■ **ASSIGNED TASK**
Only one stretch of the data below should be repeated: the lines from the line containing "Where RTL was" through the line containing "output wire [2:0]", inclusive, exactly as they are.

■ **EXERCISE MATERIALS**
Background: an optimization exercise with open tools, aiming at a short achievable clock period and few clock cycles. Do not read the settings as production practice.
Where RTL was checked, it was by simulation tests only, not by an equivalence proof against the original.
Function not checked in runs 1 to 4: the RTL went through the layout flow alone.
No activity file was given, so power comes from the tool's default toggle rates.

==> design/flow/design.v <==
`timescale 1ns/1ps
module cvb (
    input  wire        clk,
    input  wire        rst,           
    input  wire        host_wr,
    input  wire [2:0]  host_waddr,
    input  wire [15:0] host_wdata,
    input  wire [2:0]  host_raddr,
    output reg  [15:0] host_rdata,
    output wire        busy,
    output wire [2:0]  outcome,
    output wire        mem_en,
    output wire        mem_we,
    output wire [15:0] mem_addr,
    output wire [7:0]  mem_wdata,
    input  wire [7:0]  mem_rdata,
    output wire        poll_en,
    output wire [1:0]  poll_sel,      
    input  wire        poll_ans,
    output wire        put_en,
    output wire [7:0]  put_data,
    output wire        get_en,
    input  wire [7:0]  get_data,
    output wire        chs_valid,
    output wire [7:0]  chs_data,
    input  wire        chs_ready,
    input  wire        chs_err,
    input  wire        chr_valid,
    input  wire [7:0]  chr_data,
    input  wire        chr_err,
    output wire        chr_ready
);
    localparam [2:0] O_NONE    = 3'd0,
                     O_OK      = 3'd1,
                     O_TIMEOUT = 3'd2,
                     O_CHERR   = 3'd3,
                     O_MALF    = 3'd4,
                     O_INVAL   = 3'd5,
                     O_NOTF    = 3'd6,
                     O_ILLEGAL = 3'd7;
    localparam [7:0] LIMIT_RESET = 8'd16;
    reg [15:0] ptr, len, res;
    reg [7:0]  fill, limit;
    reg [2:0]  status;
    reg        busy_r;
    reg        m_wr, m_wtr, m_enc, m_dec, m_rsy;
    reg [1:0]  sub;               
    reg        mem_en_r, mem_we_r;
    reg [15:0] maddr;
    reg [7:0]  wreg;
    reg        poll_en_r, put_en_r, get_en_r, chr_ready_r;
    reg [1:0]  poll_sel_r;
    reg [7:0]  rem;               
    reg [15:0] left;              
    reg        rdp;               
    reg [7:0]  pbuf;              
    reg [7:0]  q0, q1, q2, q3, q4;  
    reg [2:0]  qn;
    reg [15:0] rp;                
    reg [4:0]  rleft;             
    reg [1:0]  trl_push;
    reg [2:0]  wn;                
    reg [15:0] wa, wb;            
    reg [4:0]  scnt;              
    reg [7:0]  rb;                
    reg        rbv, rbpar, apar;
    reg [15:0] sum;
    reg [7:0]  b30;
    reg [15:0] oaddr;             
    reg [14:0] oleft;             
    reg        rk_nb, rk_last;    
    reg        dk_nb, dk_last;    
    reg [15:0] daddr;             
    reg        hv, hc, h40;       
    reg [15:0] haddr;
    reg        exp40;             
    reg [15:0] npair;             
    assign busy      = busy_r;
    assign outcome   = status;
    wire dec_wr = m_dec & chr_valid & ~chr_err;
    assign mem_en    = mem_en_r | dec_wr;
    assign mem_we    = mem_we_r | dec_wr;
    assign mem_addr  = maddr;
    assign mem_wdata = m_wtr ? get_data : (m_dec ? chr_data : wreg);
    assign poll_en   = poll_en_r;
    assign poll_sel  = poll_sel_r;
    assign put_en    = put_en_r;
    assign put_data  = m_wtr ? fill : (rdp ? mem_rdata : pbuf);
    assign get_en    = get_en_r;
    assign chs_valid = (qn != 3'd0);
    assign chs_data  = q0;
    assign chr_ready = chr_ready_r;
    always @(*) begin
        case (host_raddr)
            3'd1:    host_rdata = {13'd0, status};
            3'd2:    host_rdata = ptr;
            3'd3:    host_rdata = len;
            3'd4:    host_rdata = {8'd0, fill};
            3'd5:    host_rdata = {8'd0, limit};
            3'd6:    host_rdata = res;
            default: host_rdata = 16'd0;
        endcase
    end
    wire        cmd_wr  = host_wr && (host_waddr == 3'd0) && !busy_r;
    wire [7:0]  opc     = host_wdata[7:0];
    wire        ptr_z   = (ptr == 16'd0);
    wire        len_z   = (len == 16'd0);
    wire        lim_z   = (limit == 8'd0);
    wire        lastp   = (rem == 8'd1);
    wire        lastb   = (left == 16'd1);
    wire        pop      = m_enc & (qn != 3'd0) & chs_ready;
    wire        sum_done = (rleft == 5'd0) & ~(mem_en_r & ~mem_we_r) & ~rdp & ~rbv;
    wire        push_t   = m_enc & sum_done & (trl_push != 2'd0) & (qn != 3'd5);
    wire        push     = (m_enc & rdp) | push_t;
    wire [7:0]  pushd    = rdp ? mem_rdata : (trl_push[0] ? ~sum[7:0] : ~sum[15:8]);
    wire [2:0]  qa       = qn - {2'd0, pop};           
    wire [2:0]  qn_next  = qa + {2'd0, push};
    wire        rd_now   = mem_en_r & ~mem_we_r;
    wire        rd_ok    = (rleft != 5'd0) & (({1'b0, qn} + {3'd0, rdp} + {3'd0, rd_now}) <= 4'd4);
    wire        wr_ok    = ~wn[2] & (~wn[1] | sum_done);
    wire        is20    = (mem_rdata == 8'h20);
    wire        is40    = (mem_rdata == 8'h40);
    wire        arr_nb  = rdp & dk_nb;
    wire        arr_odd = rdp & ~dk_nb;
    wire        nb_now  = mem_en_r & rk_nb;
    wire        found   = arr_nb & (exp40 ? is40 : is20);
    wire        a_cand  = is40 | (is20 & ~dk_last);
    wire        use_h   = arr_nb;                         
    wire        use_a   = arr_odd & ~nb_now;
    wire        s_cand  = use_h ? (hv & hc) : (use_a & a_cand);
    wire        s_40    = use_h ? h40 : is40;
    wire [15:0] s_addr  = use_h ? haddr : daddr;
    always @(posedge clk) begin
        if (rst) begin
            ptr    <= 16'd0;
            len    <= 16'd0;
            fill   <= 8'd0;
            limit  <= LIMIT_RESET;
            res    <= 16'd0;
            status <= O_NONE;
            busy_r <= 1'b0;
            m_wr <= 1'b0; m_wtr <= 1'b0; m_enc <= 1'b0; m_dec <= 1'b0; m_rsy <= 1'b0;
            sub  <= 2'd0;
            mem_en_r <= 1'b0; mem_we_r <= 1'b0;
            poll_en_r <= 1'b0; put_en_r <= 1'b0; get_en_r <= 1'b0; chr_ready_r <= 1'b0;
            poll_sel_r <= 2'd0;
            rdp  <= 1'b0;
            qn   <= 3'd0;
            rbv  <= 1'b0;
            hv   <= 1'b0;
            rk_nb <= 1'b0;
            dk_nb <= 1'b0;
        end else begin
            rdp     <= rd_now;
            dk_nb   <= rk_nb;
            dk_last <= rk_last;
            daddr   <= maddr;
            if (rdp) pbuf <= mem_rdata;
            if (!busy_r) begin
                if (host_wr) begin
                    case (host_waddr)
                        3'd2: ptr   <= host_wdata;
                        3'd3: len   <= host_wdata;
                        3'd4: fill  <= host_wdata[7:0];
                        3'd5: limit <= host_wdata[7:0];
                        default: ;
                    endcase
                end
                if (cmd_wr) begin
                    case (opc)
                        8'h01: begin
                            if (ptr_z || len_z) status <= O_INVAL;
                            else if (lim_z) status <= O_TIMEOUT;
                            else begin
                                busy_r    <= 1'b1;
                                m_wr      <= 1'b1;
                                sub       <= 2'd0;
                                poll_en_r <= 1'b1;
                                poll_sel_r <= 2'd0;
                                rem       <= limit;
                                left      <= len;
                                mem_en_r  <= 1'b1;
                                mem_we_r  <= 1'b0;
                                maddr     <= ptr;
                            end
                        end
                        8'h02: begin
                            if (ptr_z || len_z) status <= O_INVAL;
                            else begin
                                busy_r   <= 1'b1;
                                m_wtr    <= 1'b1;
                                sub      <= 2'd0;
                                put_en_r <= 1'b1;
                                left     <= len;
                                maddr    <= ptr;
                            end
                        end
                        8'h03: begin
                            if (ptr_z) status <= O_INVAL;
                            else begin
                                busy_r   <= 1'b1;
                                m_enc    <= 1'b1;
                                q0       <= 8'h20;
                                q1       <= 8'h40;
                                qn       <= 3'd2;
                                mem_en_r <= 1'b1;
                                mem_we_r <= 1'b0;
                                maddr    <= ptr + 16'd2;
                                rp       <= ptr + 16'd3;
                                rleft    <= 5'd27;
                                wn       <= 3'd0;
                                wa       <= ptr;
                                wb       <= ptr + 16'd30;
                                trl_push <= 2'b11;
                                sum      <= 16'h4020;
                                apar     <= 1'b0;
                                rbv      <= 1'b0;
                                scnt     <= 5'd0;
                            end
                        end
                        8'h04: begin
                            if (ptr_z) status <= O_INVAL;
                            else begin
                                busy_r      <= 1'b1;
                                m_dec       <= 1'b1;
                                chr_ready_r <= 1'b1;
                                maddr       <= ptr;
                                scnt        <= 5'd0;
                                sum         <= 16'd0;
                                rbv         <= 1'b0;
                            end
                        end
                        8'h05: begin
                            if (ptr_z || len_z) begin
                                status <= O_INVAL;
                                res    <= 16'd0;
                            end else if (len == 16'd1) begin
                                status <= O_NOTF;
                                res    <= 16'd0;
                            end else begin
                                busy_r   <= 1'b1;
                                m_rsy    <= 1'b1;
                                mem_en_r <= 1'b1;
                                mem_we_r <= 1'b0;
                                maddr    <= ptr + 16'd1;
                                rk_nb    <= 1'b0;
                                rk_last  <= (len[15:1] == 15'd1) & ~len[0];
                                oaddr    <= ptr + 16'd3;
                                oleft    <= len[15:1] - 15'd1;
                                hv       <= 1'b0;
                            end
                        end
                        default: status <= O_ILLEGAL;
                    endcase
                end
            end
            if (m_wr) begin
                mem_en_r <= 1'b0;
                if (mem_en_r) maddr <= maddr + 16'd1;
                case (sub)
                    2'd0: begin                           
                        if (poll_ans) begin
                            sub       <= 2'd1;
                            poll_en_r <= 1'b0;
                            put_en_r  <= 1'b1;
                            mem_en_r  <= ~lastb;          
                        end else if (lastp) begin
                            status    <= O_TIMEOUT;
                            busy_r    <= 1'b0;
                            m_wr      <= 1'b0;
                            poll_en_r <= 1'b0;
                        end else begin
                            rem <= rem - 8'd1;
                        end
                    end
                    2'd1: begin                           
                        sub        <= 2'd2;
                        put_en_r   <= 1'b0;
                        poll_en_r  <= 1'b1;
                        poll_sel_r <= 2'd1;
                        rem        <= limit;
                    end
                    default: begin                        
                        if (poll_ans) begin
                            if (lastb) begin
                                status    <= O_OK;
                                busy_r    <= 1'b0;
                                m_wr      <= 1'b0;
                                poll_en_r <= 1'b0;
                            end else begin
                                left       <= left - 16'd1;
                                sub        <= 2'd0;
                                poll_sel_r <= 2'd0;
                                rem        <= limit;
                            end
                        end else if (lastp) begin
                            status    <= O_TIMEOUT;
                            busy_r    <= 1'b0;
                            m_wr      <= 1'b0;
                            poll_en_r <= 1'b0;
                        end else begin
                            rem <= rem - 8'd1;
                        end
                    end
                endcase
            end
            if (m_wtr) begin
                case (sub)
                    2'd0: begin                           
                        put_en_r <= 1'b0;
                        if (lim_z) begin
                            status <= O_TIMEOUT;
                            busy_r <= 1'b0;
                            m_wtr  <= 1'b0;
                        end else begin
                            sub        <= 2'd1;
                            poll_en_r  <= 1'b1;
                            poll_sel_r <= 2'd2;
                            rem        <= limit;
                        end
                    end
                    2'd1: begin                           
                        if (poll_ans) begin
                            sub       <= 2'd2;
                            poll_en_r <= 1'b0;
                            get_en_r  <= 1'b1;
                            mem_en_r  <= 1'b1;
                            mem_we_r  <= 1'b1;
                        end else if (lastp) begin
                            status    <= O_TIMEOUT;
                            busy_r    <= 1'b0;
                            m_wtr     <= 1'b0;
                            poll_en_r <= 1'b0;
                        end else begin
                            rem <= rem - 8'd1;
                        end
                    end
                    default: begin                        
                        get_en_r <= 1'b0;
                        mem_en_r <= 1'b0;
                        mem_we_r <= 1'b0;
                        maddr    <= maddr + 16'd1;
                        if (lastb) begin
                            status <= O_OK;
                            busy_r <= 1'b0;
                            m_wtr  <= 1'b0;
                        end else begin
                            left     <= left - 16'd1;
                            sub      <= 2'd0;
                            put_en_r <= 1'b1;
                        end
                    end
                endcase
            end
            if (m_enc | m_dec) begin
                if (rbv) sum <= sum + (rbpar ? {rb, 8'h00} : {8'h00, rb});
            end
            if (m_enc) begin
                if (pop) begin
                    q0 <= q1; q1 <= q2; q2 <= q3; q3 <= q4;
                end
                if (push) begin
                    case (qa)
                        3'd0: q0 <= pushd;
                        3'd1: q1 <= pushd;
                        3'd2: q2 <= pushd;
                        3'd3: q3 <= pushd;
                        default: q4 <= pushd;
                    endcase
                end
                qn <= qn_next;
                if (push_t) trl_push <= trl_push[0] ? 2'b10 : 2'b00;
                rbv   <= rdp;
                rb    <= mem_rdata;
                rbpar <= apar;
                if (rdp) apar <= ~apar;
                if (rd_ok) begin
                    mem_en_r <= 1'b1;
                    mem_we_r <= 1'b0;
                    maddr    <= rp;
                    rp       <= rp + 16'd1;
                    rleft    <= rleft - 5'd1;
                end else if (wr_ok) begin
                    mem_en_r <= 1'b1;
                    mem_we_r <= 1'b1;
                    maddr    <= wa;
                    wa       <= wn[0] ? wb : wa + 16'd1;
                    wreg     <= wn[1] ? (wn[0] ? ~sum[15:8] : ~sum[7:0]) : (wn[0] ? 8'h40 : 8'h20);
                    wn       <= wn + 3'd1;
                end else begin
                    mem_en_r <= 1'b0;
                    mem_we_r <= 1'b0;
                end
                if (pop) begin
                    scnt <= scnt + 5'd1;
                    if (scnt == 5'd31) begin
                        status   <= chs_err ? O_CHERR : O_OK;
                        busy_r   <= 1'b0;
                        m_enc    <= 1'b0;
                        qn       <= 3'd0;
                        mem_en_r <= 1'b0;
                        mem_we_r <= 1'b0;
                    end
                end
            end
            if (m_dec) begin
                rbv <= 1'b0;
                if (chr_valid) begin
                    if (chr_err) begin
                        status      <= O_CHERR;
                        busy_r      <= 1'b0;
                        m_dec       <= 1'b0;
                        chr_ready_r <= 1'b0;
                    end else begin
                        maddr <= maddr + 16'd1;
                        scnt  <= scnt + 5'd1;
                        rb    <= chr_data;
                        rbv   <= (scnt < 5'd30);
                        rbpar <= scnt[0];
                        if (scnt == 5'd30) b30 <= chr_data;
                        if (scnt == 5'd31) begin
                            status      <= ((chr_data == ~sum[15:8]) && (b30 == ~sum[7:0])) ? O_OK : O_MALF;
                            busy_r      <= 1'b0;
                            m_dec       <= 1'b0;
                            chr_ready_r <= 1'b0;
                        end
                    end
                end
            end
            if (m_rsy) begin
                if (use_h) hv <= 1'b0;
                if (arr_odd & nb_now) begin
                    hv    <= 1'b1;
                    hc    <= a_cand;
                    h40   <= is40;
                    haddr <= daddr;
                end
                if (found) begin
                    res      <= npair;
                    status   <= O_OK;
                    busy_r   <= 1'b0;
                    m_rsy    <= 1'b0;
                    mem_en_r <= 1'b0;
                    hv       <= 1'b0;
                    rk_nb    <= 1'b0;
                end else if (s_cand) begin
                    mem_en_r <= 1'b1;
                    rk_nb    <= 1'b1;
                    rk_last  <= 1'b0;
                    maddr    <= s_40 ? s_addr - 16'd1 : s_addr + 16'd1;
                    npair    <= s_40 ? s_addr - 16'd1 : s_addr;
                    exp40    <= ~s_40;
                end else if (oleft != 15'd0) begin
                    mem_en_r <= 1'b1;
                    rk_nb    <= 1'b0;
                    rk_last  <= (oleft == 15'd1) & ~len[0];
                    maddr    <= oaddr;
                    oaddr    <= oaddr + 16'd2;
                    oleft    <= oleft - 15'd1;
                end else begin
                    mem_en_r <= 1'b0;
                    rk_nb    <= 1'b0;
                    if (!mem_en_r) begin
                        res    <= 16'd0;
                        status <= O_NOTF;
                        busy_r <= 1'b0;
                        m_rsy  <= 1'b0;
                    end
                end
            end
        end
    end
endmodule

■ **TASK RESULT**
Where RTL was checked, it was by simulation tests only, not by an equivalence proof against the original.
Function not checked in runs 1 to 4: the RTL went through the layout flow alone.
No activity file was given, so power comes from the tool's default toggle rates.

==> design/flow/design.v <==
`timescale 1ns/1ps
module cvb (
    input  wire        clk,
    input  wire        rst,           
    input  wire        host_wr,
    input  wire [2:0]  host_waddr,
    input  wire [15:0] host_wdata,
    input  wire [2:0]  host_raddr,
    output reg  [15:0] host_rdata,
    output wire        busy,
    output wire [2:0]  outcome,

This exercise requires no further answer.